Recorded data

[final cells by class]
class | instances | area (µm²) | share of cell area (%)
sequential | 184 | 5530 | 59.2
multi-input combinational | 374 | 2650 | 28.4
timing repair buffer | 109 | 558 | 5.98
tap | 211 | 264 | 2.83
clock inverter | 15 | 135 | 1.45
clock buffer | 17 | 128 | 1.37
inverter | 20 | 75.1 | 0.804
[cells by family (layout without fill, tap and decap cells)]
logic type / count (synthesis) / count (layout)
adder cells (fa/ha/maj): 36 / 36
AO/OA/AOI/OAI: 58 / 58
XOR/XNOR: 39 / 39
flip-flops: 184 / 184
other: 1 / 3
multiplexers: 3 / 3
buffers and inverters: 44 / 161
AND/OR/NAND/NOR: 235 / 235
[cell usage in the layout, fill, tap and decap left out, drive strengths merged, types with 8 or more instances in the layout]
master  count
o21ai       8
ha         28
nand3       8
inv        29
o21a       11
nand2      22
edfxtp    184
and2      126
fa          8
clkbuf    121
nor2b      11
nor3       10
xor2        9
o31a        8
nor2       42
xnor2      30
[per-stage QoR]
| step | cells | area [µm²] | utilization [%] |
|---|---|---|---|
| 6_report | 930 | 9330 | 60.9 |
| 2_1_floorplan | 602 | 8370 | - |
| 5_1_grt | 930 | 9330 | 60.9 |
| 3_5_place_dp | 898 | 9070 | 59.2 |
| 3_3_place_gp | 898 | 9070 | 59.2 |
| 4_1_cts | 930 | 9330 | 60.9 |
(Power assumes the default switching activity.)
### src/rtl/alarm_multi.sv
// Alarm clock: BCD time of day from a 1 s divider, N alarm slots, ring/snooze/dismiss FSM.
// All outputs registered, 1-cycle latency from inputs; no backpressure (pulse inputs act on the next edge).
module alarm_multi #(
    parameter int N_ALARM          = 4,
    parameter int CLK_PER_SEC      = 100000000,
    parameter int SNOOZE_SEC       = 300,
    parameter int RING_TIMEOUT_SEC = 60,
    parameter int TONE_W           = 2,
    parameter int IDX_W            = (N_ALARM > 1) ? $clog2(N_ALARM) : 1
) (
    input  logic              clk,
    input  logic              rstn,
    input  logic              time_load,
    input  logic [3:0]        hourdec_init,
    input  logic [3:0]        hourone_init,
    input  logic [3:0]        mindec_init,
    input  logic [3:0]        minone_init,
    output logic [3:0]        hourdec_now,
    output logic [3:0]        hourone_now,
    output logic [3:0]        mindec_now,
    output logic [3:0]        minone_now,
    output logic [5:0]        sec_now,
    input  logic              alm_wr,
    input  logic [IDX_W-1:0]  alm_idx,
    input  logic [3:0]        alm_hourdec,
    input  logic [3:0]        alm_hourone,
    input  logic [3:0]        alm_mindec,
    input  logic [3:0]        alm_minone,
    input  logic              alm_on,
    input  logic [TONE_W-1:0] alm_tone,
    input  logic              bud_en,
    input  logic              off_bud,
    input  logic              snooze,
    output logic              aud_en,
    output logic [TONE_W-1:0] aud_tone,
    output logic [IDX_W-1:0]  ring_idx,
    output logic [1:0]        bud_state
);

    localparam int DIV_W = (CLK_PER_SEC > 1) ? $clog2(CLK_PER_SEC) : 1;
    localparam int RT_W  = $clog2(RING_TIMEOUT_SEC + 1);
    localparam int SN_W  = $clog2(SNOOZE_SEC + 1);
    localparam logic [DIV_W-1:0] DIV_LAST = DIV_W'(CLK_PER_SEC - 1);
    localparam logic [RT_W-1:0]  RT_LAST  = RT_W'(RING_TIMEOUT_SEC);
    localparam logic [SN_W-1:0]  SN_INIT  = SN_W'(SNOOZE_SEC);

    typedef enum logic [1:0] {ST_IDLE = 2'd0, ST_RING = 2'd1, ST_SNOOZE = 2'd2} state_e;

    function automatic logic bcd_ok(input logic [3:0] hd, input logic [3:0] ho,
                                    input logic [3:0] md, input logic [3:0] mo);
        return ((hd < 4'd2 && ho <= 4'd9) || (hd == 4'd2 && ho <= 4'd3))
               && md <= 4'd5 && mo <= 4'd9;
    endfunction

    logic [DIV_W-1:0]  div_q, div_d;
    logic [5:0]        sec_q, sec_d, nx_sec;
    logic [3:0]        hd_q, ho_q, md_q, mo_q, hd_d, ho_d, md_d, mo_d;
    logic [3:0]        nx_hd, nx_ho, nx_md, nx_mo;
    logic              tick, load_ok, wr_ok;

    logic [15:0]       slot_tm_q   [N_ALARM];
    logic [TONE_W-1:0] slot_tone_q [N_ALARM];
    logic [N_ALARM-1:0] slot_on_q;

    logic              hit;
    logic [IDX_W-1:0]  hit_idx;
    logic [TONE_W-1:0] hit_tone;

    state_e            state_q, state_d;
    logic [RT_W-1:0]   rtmr_q, rtmr_d;
    logic [SN_W-1:0]   snz_q, snz_d;
    logic [IDX_W-1:0]  idx_q, idx_d;
    logic [TONE_W-1:0] tone_q, tone_d;
    logic              aud_en_q;

    assign tick    = (div_q == DIV_LAST);
    assign load_ok = time_load && bcd_ok(hourdec_init, hourone_init, mindec_init, minone_init);
    assign wr_ok   = alm_wr && bcd_ok(alm_hourdec, alm_hourone, alm_mindec, alm_minone)
                     && (32'(alm_idx) < N_ALARM);

    // Time one tick ahead; also the reference for alarm matching.
    always_comb begin
        nx_sec = sec_q;
        nx_mo  = mo_q;
        nx_md  = md_q;
        nx_ho  = ho_q;
        nx_hd  = hd_q;
        if (tick) begin
            if (sec_q != 6'd59) begin
                nx_sec = sec_q + 6'd1;
            end else begin
                nx_sec = 6'd0;
                if (mo_q != 4'd9) begin
                    nx_mo = mo_q + 4'd1;
                end else begin
                    nx_mo = 4'd0;
                    if (md_q != 4'd5) begin
                        nx_md = md_q + 4'd1;
                    end else begin
                        nx_md = 4'd0;
                        if (hd_q == 4'd2 && ho_q == 4'd3) begin
                            nx_hd = 4'd0;
                            nx_ho = 4'd0;
                        end else if (ho_q == 4'd9) begin
                            nx_ho = 4'd0;
                            nx_hd = hd_q + 4'd1;
                        end else begin
                            nx_ho = ho_q + 4'd1;
                        end
                    end
                end
            end
        end
    end

    always_comb begin
        div_d = (load_ok || tick) ? '0 : div_q + DIV_W'(1);
        sec_d = load_ok ? 6'd0 : nx_sec;
        hd_d  = load_ok ? hourdec_init : nx_hd;
        ho_d  = load_ok ? hourone_init : nx_ho;
        md_d  = load_ok ? mindec_init  : nx_md;
        mo_d  = load_ok ? minone_init  : nx_mo;
    end

    // Descending scan so the lowest matching slot wins.
    always_comb begin
        hit      = 1'b0;
        hit_idx  = '0;
        hit_tone = '0;
        if (tick && !load_ok && nx_sec == 6'd0 && bud_en) begin
            for (int i = N_ALARM - 1; i >= 0; i--) begin
                if (slot_on_q[i] && slot_tm_q[i] == {nx_hd, nx_ho, nx_md, nx_mo}) begin
                    hit      = 1'b1;
                    hit_idx  = IDX_W'(i);
                    hit_tone = slot_tone_q[i];
                end
            end
        end
    end

    always_comb begin
        state_d = state_q;
        rtmr_d  = rtmr_q;
        snz_d   = snz_q;
        idx_d   = idx_q;
        tone_d  = tone_q;
        case (state_q)
            ST_IDLE: begin
                if (hit) begin
                    state_d = ST_RING;
                    idx_d   = hit_idx;
                    tone_d  = hit_tone;
                    rtmr_d  = '0;
                end
            end
            ST_RING: begin
                if (off_bud) begin
                    state_d = ST_IDLE;
                end else if (snooze) begin
                    state_d = ST_SNOOZE;
                    snz_d   = SN_INIT;
                end else if (tick) begin
                    rtmr_d = rtmr_q + RT_W'(1);
                    if (rtmr_d == RT_LAST) state_d = ST_IDLE;
                end
            end
            ST_SNOOZE: begin
                if (off_bud) begin
                    state_d = ST_IDLE;
                end else if (tick) begin
                    snz_d = snz_q - SN_W'(1);
                    if (snz_d == '0) begin
                        state_d = ST_RING;
                        rtmr_d  = '0;
                    end
                end
            end
            default: state_d = ST_IDLE;
        endcase
        if (!bud_en) state_d = ST_IDLE;
    end

    always_ff @(posedge clk or negedge rstn) begin
        if (!rstn) begin
            div_q    <= '0;
            sec_q    <= '0;
            hd_q     <= '0;
            ho_q     <= '0;
            md_q     <= '0;
            mo_q     <= '0;
            state_q  <= ST_IDLE;
            rtmr_q   <= '0;
            snz_q    <= '0;
            idx_q    <= '0;
            tone_q   <= '0;
            aud_en_q <= 1'b0;
        end else begin
            div_q    <= div_d;
            sec_q    <= sec_d;
            hd_q     <= hd_d;
            ho_q     <= ho_d;
            md_q     <= md_d;
            mo_q     <= mo_d;
            state_q  <= state_d;
            rtmr_q   <= rtmr_d;
            snz_q    <= snz_d;
            idx_q    <= idx_d;
            tone_q   <= tone_d;
            aud_en_q <= (state_d == ST_RING);
        end
    end

    always_ff @(posedge clk or negedge rstn) begin
        if (!rstn) begin
            slot_on_q <= '0;
            for (int i = 0; i < N_ALARM; i++) begin
                slot_tm_q[i]   <= '0;
                slot_tone_q[i] <= '0;
            end
        end else if (wr_ok) begin
            slot_on_q[alm_idx]   <= alm_on;
            slot_tm_q[alm_idx]   <= {alm_hourdec, alm_hourone, alm_mindec, alm_minone};
            slot_tone_q[alm_idx] <= alm_tone;
        end
    end

    assign hourdec_now = hd_q;
    assign hourone_now = ho_q;
    assign mindec_now  = md_q;
    assign minone_now  = mo_q;
    assign sec_now     = sec_q;
    assign aud_en      = aud_en_q;
    assign aud_tone    = tone_q;
    assign ring_idx    = idx_q;
    assign bud_state   = state_q;

endmodule
[src/rtl/uart_baud_tick.sv]
// Bit-period timer: a down-counter that reloads to BIT_TICKS-1 on restart
// or after reaching zero.
//   clock   : system clock
//   reset   : asynchronous, active-high
//   restart : reload the counter so a new bit period begins next cycle
//   tick    : high on the final cycle of each bit period
module uart_baud_tick #(
    parameter int BIT_TICKS = 434
) (
    input  logic clock,
    input  logic reset,
    input  logic restart,
    output logic tick
);

    localparam int CW = (BIT_TICKS > 1) ? $clog2(BIT_TICKS) : 1;

    logic [CW-1:0] count;

    always_ff @(posedge clock or posedge reset) begin
        if (reset) begin
            count <= '0;
        end else if (restart || count == '0) begin
            count <= CW'(BIT_TICKS - 1);
        end else begin
            count <= count - 1'b1;
        end
    end

    assign tick = (count == '0);

endmodule
<file path="config.mk">
export PLATFORM = sky130hd
export DESIGN_NAME = i2c_slave_bme280
export DESIGN_NICKNAME = d
export VERILOG_FILES = /design/src/rtl/i2c_slave_bme280.sv
export SDC_FILE = /design/constraint.sdc
export NUM_CORES = 1
export LEC_CHECK = 0
export CAP_MARGIN = 40
export CORE_ASPECT_RATIO = 1.1
export CORE_MARGIN = 2
export CORE_UTILIZATION = 55
export DETAILED_ROUTE_END_ITERATION = 10
export PLACE_DENSITY = 0.9
export SYNTH_ARGS = -nofsm -noshare
export SYNTH_HDL_FRONTEND = slang
export SYNTH_SLANG_ARGS = --single-unit
</file>
<file path="constraint.sdc">
create_clock -name clk -period 3 [get_ports clk]
set_input_delay 0.3 -clock clk [delete_from_list [all_inputs] [get_ports clk]]
set_output_delay 0.3 -clock clk [all_outputs]
set_load 0.03 [all_outputs]
</file>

### WHAT THIS TASK INVOLVES
Show the lines of the records above that mention "layout".

### ANSWER TO THIS PROBLEM
[cells by family (layout without fill, tap and decap cells)]
logic type / count (synthesis) / count (layout)
[cell usage in the layout, fill, tap and decap left out, drive strengths merged, types with 8 or more instances in the layout]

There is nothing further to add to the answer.